Coal being the most abundant natural resource is used worldwide and shows graphite-like clusters. Here, for the first time, we report an innovative and cost-effective oxidative functionalization approach, followed by an acid-free and oxone oxidant-assisted solvothermal synthesis of graphene quantum dots from coal. This method involving the oxidative functionalization of coal was performed through the heat treatment of nitric acid, followed by an acid recovery process. Indeed, the solvothermal method used was entirely free from the utilization of strong acids, and involved a simple, eco-friendly, and salt-free purification process with a high production yield (∼45%). Due to the synergistic synthesis technique, our developed GQDs were found to exhibit a strong blue photoluminescence (PL) characteristic with a significantly high quantum yield (∼14.42%). High-resolution transmission electron microscopy (HRTEM) images indicated that the nanocrystalline GQDs had a uniform and narrow particle-size distribution in the range of 2.5–5 nm.
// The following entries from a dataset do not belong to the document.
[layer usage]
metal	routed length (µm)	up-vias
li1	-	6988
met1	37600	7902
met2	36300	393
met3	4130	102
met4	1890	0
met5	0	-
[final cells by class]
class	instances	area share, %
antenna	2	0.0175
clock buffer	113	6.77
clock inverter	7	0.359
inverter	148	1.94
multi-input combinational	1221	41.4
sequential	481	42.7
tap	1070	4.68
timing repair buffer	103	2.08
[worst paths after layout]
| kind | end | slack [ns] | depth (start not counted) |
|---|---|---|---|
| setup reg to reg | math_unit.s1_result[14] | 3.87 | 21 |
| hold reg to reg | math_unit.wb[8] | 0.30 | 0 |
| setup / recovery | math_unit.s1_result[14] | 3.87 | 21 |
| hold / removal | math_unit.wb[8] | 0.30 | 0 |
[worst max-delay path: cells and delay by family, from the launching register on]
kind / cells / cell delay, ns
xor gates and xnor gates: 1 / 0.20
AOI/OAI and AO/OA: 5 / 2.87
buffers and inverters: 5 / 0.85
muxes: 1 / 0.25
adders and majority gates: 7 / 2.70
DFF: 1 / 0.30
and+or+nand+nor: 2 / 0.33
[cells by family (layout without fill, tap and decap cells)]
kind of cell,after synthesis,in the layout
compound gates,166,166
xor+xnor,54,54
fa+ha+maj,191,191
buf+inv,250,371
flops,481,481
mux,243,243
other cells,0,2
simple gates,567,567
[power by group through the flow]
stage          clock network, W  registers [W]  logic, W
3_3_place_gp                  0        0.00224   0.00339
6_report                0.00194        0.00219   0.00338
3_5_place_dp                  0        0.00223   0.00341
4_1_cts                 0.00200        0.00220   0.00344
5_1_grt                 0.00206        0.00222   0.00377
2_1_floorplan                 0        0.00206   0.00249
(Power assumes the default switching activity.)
==> src/hw/registerFile.sv <==
`timescale 1ns/1ns

`include "mipsSettings.svh"

module registerFile (
	input logic Clk,
	input logic [`REG_ADDR_WIDTH-1:0] readAddr1,
	input logic [`REG_ADDR_WIDTH-1:0] readAddr2,
	input logic [`REG_ADDR_WIDTH-1:0] writeAddr,
	input logic [`DATA_WIDTH-1:0] writeData,
	input logic writeEn,
	output logic [`DATA_WIDTH-1:0] readData1,
	output logic [`DATA_WIDTH-1:0] readData2
);

	logic [`DATA_WIDTH-1:0] regs [`NUM_REGS];

	always_ff @(posedge Clk) begin
		if (writeEn && (writeAddr != '0)) begin // Register 0 is never written
			regs[writeAddr] <= writeData;
		end
	end

	always_comb begin
		readData1 = regs[readAddr1];
		readData2 = regs[readAddr2];
		if (readAddr1 == '0)
			readData1 = '0;
		if (readAddr2 == '0)
			readData2 = '0;
	end

endmodule
File: config.mk
export PLATFORM = sky130hd
export DESIGN_NAME = sh_pcis_shell
export DESIGN_NICKNAME = d
export VERILOG_FILES = /design/src/design/shell_pkg.sv /design/src/design/shell_if.sv /design/src/design/host_req_fifo.sv /design/src/design/pcis_write_master.sv /design/src/design/pcis_read_master.sv /design/src/design/host_rsp_merge.sv /design/src/design/sh_pcis_shell.sv
export SDC_FILE = /design/constraint.sdc
export NUM_CORES = 1
export LEC_CHECK = 0
export BUFFER_PORTS_ARGS = -buffer_cell sky130_fd_sc_hd__buf_2
export CORE_AREA = 4 4 539 541
export DETAILED_ROUTE_END_ITERATION = 8
export DIE_AREA = 0 0 543 545
export GPL_TIMING_DRIVEN = 0
export MAX_ROUTING_LAYER = met4
export SYNTH_ARGS = -nofsm -noshare
export SYNTH_HDL_FRONTEND = slang
export SYNTH_SLANG_ARGS = --single-unit
File: constraint.sdc
create_clock -name clk_out -period 5.64 [get_ports clk_out]
set_input_delay 1.128 -clock clk_out [delete_from_list [all_inputs] [get_ports clk_out]]
set_output_delay 1.128 -clock clk_out [all_outputs]
set_load 0.1 [all_outputs]
File: src/design/shell_pkg.sv
/*
 * Shared widths, response codes and FSM encodings for the pcis host master.
 * RTL and testbench refer to these through shell_pkg:: scoped names.
 */

package shell_pkg;

   // ----------------------------------------
   // bus widths
   // ----------------------------------------
   typedef logic [63:0]  addr_t;
   typedef logic [31:0]  word_t;
   typedef logic [511:0] beat_t;
   typedef logic [63:0]  strb_t;
   typedef logic [5:0]   axi_id_t;
   typedef logic [1:0]   resp_t;

   // word lane select inside a 64-byte beat
   localparam int LANE_LSB = 2;
   localparam int LANE_MSB = 5;

   localparam resp_t RESP_OKAY   = 2'b00;
   localparam resp_t RESP_SLVERR = 2'b10;

   // ----------------------------------------
   // engine states
   // ----------------------------------------
   typedef enum logic [1:0] {W_IDLE, W_ADDR_DATA, W_RESP} wr_state_t;
   typedef enum logic [1:0] {R_IDLE, R_ADDR, R_DATA, R_RESP} rd_state_t;

endpackage

File: src/design/shell_if.sv
/*
 * Internal valid/ready links of the pcis master.
 * host_req_if carries a dispatched request, host_rsp_if an engine response.
 */

`timescale 1ns/1ps

interface host_req_if;
   logic              valid;
   logic              ready;
   shell_pkg::addr_t  addr;
   shell_pkg::word_t  wdata;
   shell_pkg::axi_id_t id;

   modport src (
      output valid, addr, wdata, id,
      input  ready
   );

   modport dst (
      input  valid, addr, wdata, id,
      output ready
   );
endinterface

interface host_rsp_if;
   logic               valid;
   logic               ready;
   shell_pkg::axi_id_t id;
   shell_pkg::word_t   rdata;
   shell_pkg::resp_t   resp;

   modport src (
      output valid, id, rdata, resp,
      input  ready
   );

   modport dst (
      input  valid, id, rdata, resp,
      output ready
   );
endinterface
The anticancer efficacy of the as-synthesized GQD nanomaterial was validated through cellular morphological pattern analysis and DAPI-staining images of neuroblastoma cells and breast cancer cells. In addition, the alteration of the mitochondrial membrane potential was scrutinized using JC-1 micrographs. Interestingly, the RITC-tagged GQDs showed cellular internalization within breast cancer cells. The robust functionality, luminescence stability, nanosecond lifetime, biocompatibility, and low toxicity of our developed GQDs suggest they could be promising probes for cancer therapeutic applications. This study unveils new opportunities for the sustainable production of GQDs with novel attributing features due to the easily availability of the raw materials, their cost-effective production, and fascinating photoluminescence property.